Commercial Bank of Africa (CBA) was a financial services provider headquartered in Nairobi, Kenya, the largest economy in the East African Community. CBA was licensed by the Central Bank of Kenya, the central bank and national banking regulator.

, the bank was one of the largest commercial banks in Kenya with assets of approximately US$2.166 billion (KES:215.6 billion), with shareholders' equity of approximately US$217.83 million (KES:21.68 billion). It was the largest privately owned commercial bank in Kenya.

History
The bank was founded in 1962 in Dar es Salaam, Tanzania. Soon, branches were opened in Nairobi & Mombasa, Kenya and in Kampala, Uganda. When Tanzania nationalised private banks in 1967, the bank moved its headquarters to Nairobi. Following political changes in Uganda in 1971, the bank sold its assets in that country.

At the beginning, CBA was owned by a consortium of financial institutions known as Société Financière pour les Pays d'Outre-Mer (SFOM), based in Switzerland. Original members of the consortium included Banque Nationale de Paris, Bank Bruxelles Lambert, Commerzbank, and Bank of America. In 1980, Bank of America acquired 84% shareholding, effectively buying out all the other SFOM partners. Sixteen per cent shareholding in CBA remained in the hands of Kenyan investors. During the 1980s Bank of America divested from the bank, putting 100% shareholding in CBA in the hands of Kenyan nationals.

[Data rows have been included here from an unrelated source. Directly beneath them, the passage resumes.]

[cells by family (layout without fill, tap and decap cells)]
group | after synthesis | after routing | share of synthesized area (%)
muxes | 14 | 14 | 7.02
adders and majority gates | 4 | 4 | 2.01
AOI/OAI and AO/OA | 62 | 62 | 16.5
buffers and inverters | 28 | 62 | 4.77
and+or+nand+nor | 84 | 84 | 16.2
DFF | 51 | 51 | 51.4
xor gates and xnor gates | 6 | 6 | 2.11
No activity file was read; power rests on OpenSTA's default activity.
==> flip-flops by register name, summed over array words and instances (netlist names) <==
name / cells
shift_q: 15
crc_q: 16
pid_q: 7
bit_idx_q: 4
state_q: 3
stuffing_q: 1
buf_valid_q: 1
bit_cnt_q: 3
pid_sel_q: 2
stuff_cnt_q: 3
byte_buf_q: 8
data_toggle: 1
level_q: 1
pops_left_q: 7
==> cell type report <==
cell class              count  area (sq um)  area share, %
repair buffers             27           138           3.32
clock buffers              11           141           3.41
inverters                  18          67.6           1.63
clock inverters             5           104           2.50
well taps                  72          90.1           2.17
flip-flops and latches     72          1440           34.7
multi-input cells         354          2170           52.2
===== src/flat_wrapper.sv =====
// flat-port wrapper written by rule: the top's interface ports become plain ports
module vga_text_writer_flat 
#(
  parameter int          COLS       = 80,
  parameter int          ROWS       = 30,
  parameter logic [31:0] CHAR_BASE  = 32'h0000_0000,
  parameter logic [31:0] COLOR_BASE = 32'h0000_1000
)
  (clk_i, rst_i, busy_o, cursor_o, bus_char_valid_i, bus_char_i, bus_color_i, bus_char_ready_o, bus_req_o, bus_write_enable_o, bus_mem_be_o, bus_addr_o, bus_write_data_o);
  vga_text_writer_if bus_i ();
  input  logic clk_i;
  input  logic rst_i;
  output logic busy_o;
  output logic [11:0] cursor_o;
  input wire logic [$bits(bus_i.char_valid_i)-1:0] bus_char_valid_i;
  input wire logic [$bits(bus_i.char_i)-1:0] bus_char_i;
  input wire logic [$bits(bus_i.color_i)-1:0] bus_color_i;
  output wire logic [$bits(bus_i.char_ready_o)-1:0] bus_char_ready_o;
  output wire logic [$bits(bus_i.req_o)-1:0] bus_req_o;
  output wire logic [$bits(bus_i.write_enable_o)-1:0] bus_write_enable_o;
  output wire logic [$bits(bus_i.mem_be_o)-1:0] bus_mem_be_o;
  output wire logic [$bits(bus_i.addr_o)-1:0] bus_addr_o;
  output wire logic [$bits(bus_i.write_data_o)-1:0] bus_write_data_o;
  assign bus_i.char_valid_i = bus_char_valid_i;
  assign bus_i.char_i = bus_char_i;
  assign bus_i.color_i = bus_color_i;
  assign bus_char_ready_o = bus_i.char_ready_o;
  assign bus_req_o = bus_i.req_o;
  assign bus_write_enable_o = bus_i.write_enable_o;
  assign bus_mem_be_o = bus_i.mem_be_o;
  assign bus_addr_o = bus_i.addr_o;
  assign bus_write_data_o = bus_i.write_data_o;
  vga_text_writer #(.COLS(COLS), .ROWS(ROWS), .CHAR_BASE(CHAR_BASE), .COLOR_BASE(COLOR_BASE)) u_core (.clk_i(clk_i), .rst_i(rst_i), .bus(bus_i), .busy_o(busy_o), .cursor_o(cursor_o));
endmodule
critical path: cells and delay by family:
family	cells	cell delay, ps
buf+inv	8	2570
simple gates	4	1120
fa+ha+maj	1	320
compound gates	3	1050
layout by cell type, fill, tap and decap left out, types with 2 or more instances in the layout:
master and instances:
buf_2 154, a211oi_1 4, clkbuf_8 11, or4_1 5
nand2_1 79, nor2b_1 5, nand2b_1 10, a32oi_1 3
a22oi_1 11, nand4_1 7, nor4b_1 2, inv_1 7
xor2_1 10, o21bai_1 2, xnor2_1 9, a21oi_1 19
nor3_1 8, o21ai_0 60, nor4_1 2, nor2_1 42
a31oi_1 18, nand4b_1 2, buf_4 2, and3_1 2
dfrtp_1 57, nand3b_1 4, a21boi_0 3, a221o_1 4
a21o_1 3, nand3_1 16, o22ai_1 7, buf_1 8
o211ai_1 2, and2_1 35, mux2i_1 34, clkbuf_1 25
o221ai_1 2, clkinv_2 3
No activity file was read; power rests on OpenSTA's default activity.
--- src/flat_wrapper.sv ---
// flat-port wrapper written by rule: the top's interface ports become plain ports
module commit_controller_flat import commit_controller_pkg::*;
#(
    parameter int FLUSH_CYCLES = 2
)
  (clk, rst, bus_rdy, bus_head_valid, bus_head_ready, bus_head_rob_id, bus_head_writes_rd, bus_head_rd, bus_head_value, bus_head_mispredict, bus_head_target_pc, bus_commit_ack, bus_ren_valid, bus_ren_rd, bus_ren_rob_id, bus_ren_ready, bus_need_set_reg_value, bus_set_value_reg_id, bus_set_val, bus_set_reg_rob_id, bus_need_set_reg_dep, bus_set_dep_reg_id, bus_set_dep_rob_id, bus_clear, bus_redirect_valid, bus_redirect_pc, bus_flushing, bus_commit_count);
  commit_controller_if #(.ROB_W(4)) bus_i ();
  input  logic clk;
  input  logic rst;
  input wire logic [$bits(bus_i.rdy)-1:0] bus_rdy;
  input wire logic [$bits(bus_i.head_valid)-1:0] bus_head_valid;
  input wire logic [$bits(bus_i.head_ready)-1:0] bus_head_ready;
  input wire logic [$bits(bus_i.head_rob_id)-1:0] bus_head_rob_id;
  input wire logic [$bits(bus_i.head_writes_rd)-1:0] bus_head_writes_rd;
  input wire logic [$bits(bus_i.head_rd)-1:0] bus_head_rd;
  input wire logic [$bits(bus_i.head_value)-1:0] bus_head_value;
  input wire logic [$bits(bus_i.head_mispredict)-1:0] bus_head_mispredict;
  input wire logic [$bits(bus_i.head_target_pc)-1:0] bus_head_target_pc;
  output wire logic [$bits(bus_i.commit_ack)-1:0] bus_commit_ack;
  input wire logic [$bits(bus_i.ren_valid)-1:0] bus_ren_valid;
  input wire logic [$bits(bus_i.ren_rd)-1:0] bus_ren_rd;
  input wire logic [$bits(bus_i.ren_rob_id)-1:0] bus_ren_rob_id;
  output wire logic [$bits(bus_i.ren_ready)-1:0] bus_ren_ready;
  output wire logic [$bits(bus_i.need_set_reg_value)-1:0] bus_need_set_reg_value;
  output wire logic [$bits(bus_i.set_value_reg_id)-1:0] bus_set_value_reg_id;
  output wire logic [$bits(bus_i.set_val)-1:0] bus_set_val;
  output wire logic [$bits(bus_i.set_reg_rob_id)-1:0] bus_set_reg_rob_id;
  output wire logic [$bits(bus_i.need_set_reg_dep)-1:0] bus_need_set_reg_dep;
  output wire logic [$bits(bus_i.set_dep_reg_id)-1:0] bus_set_dep_reg_id;
  output wire logic [$bits(bus_i.set_dep_rob_id)-1:0] bus_set_dep_rob_id;
  output wire logic [$bits(bus_i.clear)-1:0] bus_clear;
  output wire logic [$bits(bus_i.redirect_valid)-1:0] bus_redirect_valid;
  output wire logic [$bits(bus_i.redirect_pc)-1:0] bus_redirect_pc;
  output wire logic [$bits(bus_i.flushing)-1:0] bus_flushing;
  output wire logic [$bits(bus_i.commit_count)-1:0] bus_commit_count;
  assign bus_i.rdy = bus_rdy;
  assign bus_i.head_valid = bus_head_valid;
  assign bus_i.head_ready = bus_head_ready;
  assign bus_i.head_rob_id = bus_head_rob_id;
  assign bus_i.head_writes_rd = bus_head_writes_rd;
  assign bus_i.head_rd = bus_head_rd;
  assign bus_i.head_value = bus_head_value;
  assign bus_i.head_mispredict = bus_head_mispredict;
  assign bus_i.head_target_pc = bus_head_target_pc;
  assign bus_commit_ack = bus_i.commit_ack;
  assign bus_i.ren_valid = bus_ren_valid;
  assign bus_i.ren_rd = bus_ren_rd;
  assign bus_i.ren_rob_id = bus_ren_rob_id;
  assign bus_ren_ready = bus_i.ren_ready;
  assign bus_need_set_reg_value = bus_i.need_set_reg_value;
  assign bus_set_value_reg_id = bus_i.set_value_reg_id;
  assign bus_set_val = bus_i.set_val;
  assign bus_set_reg_rob_id = bus_i.set_reg_rob_id;
  assign bus_need_set_reg_dep = bus_i.need_set_reg_dep;
  assign bus_set_dep_reg_id = bus_i.set_dep_reg_id;
  assign bus_set_dep_rob_id = bus_i.set_dep_rob_id;
  assign bus_clear = bus_i.clear;
  assign bus_redirect_valid = bus_i.redirect_valid;
  assign bus_redirect_pc = bus_i.redirect_pc;
  assign bus_flushing = bus_i.flushing;
  assign bus_commit_count = bus_i.commit_count;
  commit_controller #(.FLUSH_CYCLES(FLUSH_CYCLES)) u_core (.clk(clk), .rst(rst), .bus(bus_i));
endmodule
`src/rtl/capp_pkg.sv`:
```
// Shared sizing defaults and controller state encoding for the
// content-addressable parallel processor blocks.
package capp_pkg;
  localparam int N_WORDS = 100;
  localparam int IDX_W   = 7;
  localparam int CNT_W   = 7;

  typedef enum logic [1:0] {
    ST_IDLE = 2'd0,
    ST_SCAN = 2'd1,
    ST_DONE = 2'd2
  } state_t;
endpackage

```
`src/rtl/lsb_prio_enc.sv`:
```
// Lowest-set-bit priority encoder: index of the least-significant 1 plus an
// any-set flag. idx is 0 when no bit is set.
module lsb_prio_enc #(
  parameter int N_WORDS = 100,
  parameter int IDX_W   = 7
) (
  input  logic [N_WORDS-1:0] vec,
  output logic [IDX_W-1:0]   idx,
  output logic               any
);
  // Scan high-to-low so the lowest set bit is the last one written.
  always_comb begin
    idx = '0;
    for (int i = N_WORDS - 1; i >= 0; i--) begin
      if (vec[i]) idx = IDX_W'(i);
    end
  end

  assign any = |vec;
endmodule

```
`src/rtl/responder_iter.sv`:
```
// Multiple-response resolver: snapshots the tag vector on start and streams
// out the index of every set tag, lowest first, one per valid/ready handshake.
module responder_iter #(
  parameter int N_WORDS = capp_pkg::N_WORDS,
  parameter int IDX_W   = capp_pkg::IDX_W,
  parameter int CNT_W   = capp_pkg::CNT_W
) (
  input  logic               CLK,
  input  logic               RST_N,
  input  logic [N_WORDS-1:0] tag_wires,
  input  logic               start,
  output logic               busy,
  output logic               some,
  output logic               idx_valid,
  output logic [IDX_W-1:0]   idx,
  input  logic               idx_ready,
  output logic [CNT_W-1:0]   count,
  output logic               done
);
  import capp_pkg::*;

  state_t             state_q, state_d;
  logic [N_WORDS-1:0] pending_q, pending_d;
  logic [CNT_W-1:0]   count_q, count_d;

  logic [IDX_W-1:0]   enc_idx;
  logic               enc_any;
  logic [N_WORDS-1:0] pending_next;

  lsb_prio_enc #(.N_WORDS(N_WORDS), .IDX_W(IDX_W)) u_enc (
    .vec (pending_q),
    .idx (enc_idx),
    .any (enc_any)
  );

  // x & (x-1) drops exactly the lowest set bit, i.e. the one being reported.
  assign pending_next = pending_q & (pending_q - N_WORDS'(1));

  always_comb begin
    state_d   = state_q;
    pending_d = pending_q;
    count_d   = count_q;
    unique case (state_q)
      ST_IDLE: begin
        if (start) begin
          pending_d = tag_wires;
          count_d   = '0;
          state_d   = (|tag_wires) ? ST_SCAN : ST_DONE;
        end
      end
      ST_SCAN: begin
        if (idx_ready) begin
          pending_d = pending_next;
          count_d   = count_q + CNT_W'(1);
          if (pending_next == '0) state_d = ST_DONE;
        end
      end
      ST_DONE: state_d = ST_IDLE;
      default: state_d = ST_IDLE;
    endcase
  end

  always_ff @(posedge CLK or negedge RST_N) begin
    if (!RST_N) begin
      state_q   <= ST_IDLE;
      pending_q <= '0;
      count_q   <= '0;
    end else begin
      state_q   <= state_d;
      pending_q <= pending_d;
      count_q   <= count_d;
    end
  end

  assign busy      = (state_q != ST_IDLE);
  assign some      = enc_any;
  assign idx_valid = (state_q == ST_SCAN);
  assign idx       = idx_valid ? enc_idx : '0;
  assign count     = count_q;
  assign done      = (state_q == ST_DONE);
endmodule
```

In December 2018, Commercial Bank of Africa Group (CBA Group) announced that it would be merging with NIC Group creating the Kenya's third-biggest bank. The Transaction was approved by the Kenyan regulators and shareholders in April 2019. On 27 September 2019, the Central Bank of Kenya approved the merger, effective 1 October 2019. Through the merger, the combined group, NCBA Group, was to consolidate their banking business. This led to the transfer of business to one entity renamed NCBA Bank Kenya Limited.

Ownership
Commercial Bank of Africa's ownership is under a shareholding structure. The Kenyatta family controls 24.91 percent of CBA through an investment vehicle called Enke Investments Limited. The table below illustrates the shareholding in the company stock, as of December 2017.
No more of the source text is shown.